**Task item**
Within the listing below, how many lines hold the string "decap"? Only the number is wanted.

========================================

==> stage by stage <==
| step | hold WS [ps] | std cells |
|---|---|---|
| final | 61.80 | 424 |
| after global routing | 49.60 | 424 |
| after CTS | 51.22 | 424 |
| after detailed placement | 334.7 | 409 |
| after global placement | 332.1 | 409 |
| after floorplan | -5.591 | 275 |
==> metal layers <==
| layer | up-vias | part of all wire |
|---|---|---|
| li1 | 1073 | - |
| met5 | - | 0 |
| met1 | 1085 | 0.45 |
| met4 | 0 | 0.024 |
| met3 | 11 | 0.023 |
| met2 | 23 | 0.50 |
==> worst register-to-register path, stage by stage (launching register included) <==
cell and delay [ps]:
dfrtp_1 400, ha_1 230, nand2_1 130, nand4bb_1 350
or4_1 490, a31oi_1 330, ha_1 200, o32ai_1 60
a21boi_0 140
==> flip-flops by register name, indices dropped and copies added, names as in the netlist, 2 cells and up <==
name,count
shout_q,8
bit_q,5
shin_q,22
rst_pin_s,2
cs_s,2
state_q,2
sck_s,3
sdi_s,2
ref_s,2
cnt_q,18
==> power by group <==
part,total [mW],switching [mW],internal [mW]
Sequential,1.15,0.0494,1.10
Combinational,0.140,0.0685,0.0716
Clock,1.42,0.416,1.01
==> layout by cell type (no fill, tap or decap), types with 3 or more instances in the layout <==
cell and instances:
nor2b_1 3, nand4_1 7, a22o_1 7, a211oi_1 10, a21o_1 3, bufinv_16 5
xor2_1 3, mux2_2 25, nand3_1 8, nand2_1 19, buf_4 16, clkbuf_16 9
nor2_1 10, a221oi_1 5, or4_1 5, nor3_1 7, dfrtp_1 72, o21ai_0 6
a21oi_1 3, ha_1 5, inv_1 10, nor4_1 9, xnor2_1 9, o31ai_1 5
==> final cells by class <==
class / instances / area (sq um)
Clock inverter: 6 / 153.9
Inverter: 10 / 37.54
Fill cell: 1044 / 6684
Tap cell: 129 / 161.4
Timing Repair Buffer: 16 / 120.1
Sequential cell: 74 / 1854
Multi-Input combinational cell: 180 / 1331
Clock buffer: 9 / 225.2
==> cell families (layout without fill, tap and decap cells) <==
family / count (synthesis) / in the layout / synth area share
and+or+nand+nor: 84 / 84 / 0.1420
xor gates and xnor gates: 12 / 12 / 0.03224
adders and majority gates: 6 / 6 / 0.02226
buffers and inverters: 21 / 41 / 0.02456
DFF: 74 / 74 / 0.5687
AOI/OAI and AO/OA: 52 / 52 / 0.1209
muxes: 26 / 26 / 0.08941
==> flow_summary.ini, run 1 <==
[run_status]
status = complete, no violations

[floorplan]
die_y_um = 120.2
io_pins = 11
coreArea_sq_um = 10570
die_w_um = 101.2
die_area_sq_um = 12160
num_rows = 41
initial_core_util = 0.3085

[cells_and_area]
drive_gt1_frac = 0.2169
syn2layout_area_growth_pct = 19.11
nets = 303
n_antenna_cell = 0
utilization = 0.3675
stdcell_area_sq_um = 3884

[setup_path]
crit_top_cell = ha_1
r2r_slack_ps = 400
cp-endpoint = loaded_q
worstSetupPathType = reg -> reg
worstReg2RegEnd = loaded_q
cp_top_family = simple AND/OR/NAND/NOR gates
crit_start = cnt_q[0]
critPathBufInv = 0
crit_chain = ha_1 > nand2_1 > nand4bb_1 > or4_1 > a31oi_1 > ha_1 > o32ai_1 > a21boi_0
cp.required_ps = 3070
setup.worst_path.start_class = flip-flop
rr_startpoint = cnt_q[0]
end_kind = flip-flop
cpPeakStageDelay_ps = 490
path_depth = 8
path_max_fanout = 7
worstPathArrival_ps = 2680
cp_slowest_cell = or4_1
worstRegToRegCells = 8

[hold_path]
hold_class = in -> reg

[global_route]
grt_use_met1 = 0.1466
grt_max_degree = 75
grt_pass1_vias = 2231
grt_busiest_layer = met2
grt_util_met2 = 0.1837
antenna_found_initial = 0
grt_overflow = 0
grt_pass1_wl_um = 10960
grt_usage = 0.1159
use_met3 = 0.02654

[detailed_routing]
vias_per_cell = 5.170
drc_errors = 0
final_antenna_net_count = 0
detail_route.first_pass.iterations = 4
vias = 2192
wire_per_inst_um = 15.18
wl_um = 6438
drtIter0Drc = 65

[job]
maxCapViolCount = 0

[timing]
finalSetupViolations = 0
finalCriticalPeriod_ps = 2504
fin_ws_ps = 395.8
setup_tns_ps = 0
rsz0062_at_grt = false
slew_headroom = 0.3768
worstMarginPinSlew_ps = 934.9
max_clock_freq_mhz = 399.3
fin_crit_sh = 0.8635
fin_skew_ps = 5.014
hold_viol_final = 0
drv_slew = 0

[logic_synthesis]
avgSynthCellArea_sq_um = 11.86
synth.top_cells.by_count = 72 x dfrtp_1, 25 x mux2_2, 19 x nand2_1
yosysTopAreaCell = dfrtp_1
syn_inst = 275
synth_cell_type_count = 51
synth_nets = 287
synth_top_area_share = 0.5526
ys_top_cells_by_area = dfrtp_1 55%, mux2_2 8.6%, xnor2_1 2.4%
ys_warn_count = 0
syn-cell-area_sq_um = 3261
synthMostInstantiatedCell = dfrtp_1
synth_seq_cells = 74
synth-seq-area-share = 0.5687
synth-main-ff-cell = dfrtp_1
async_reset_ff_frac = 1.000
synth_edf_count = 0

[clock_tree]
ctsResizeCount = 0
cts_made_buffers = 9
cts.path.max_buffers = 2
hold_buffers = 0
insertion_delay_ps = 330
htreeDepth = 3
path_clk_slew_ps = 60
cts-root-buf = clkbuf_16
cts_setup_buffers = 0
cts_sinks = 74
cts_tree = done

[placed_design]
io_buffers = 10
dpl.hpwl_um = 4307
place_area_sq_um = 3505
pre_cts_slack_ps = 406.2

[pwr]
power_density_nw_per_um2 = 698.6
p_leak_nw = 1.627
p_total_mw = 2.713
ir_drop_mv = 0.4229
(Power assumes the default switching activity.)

========================================

**Answer section**
2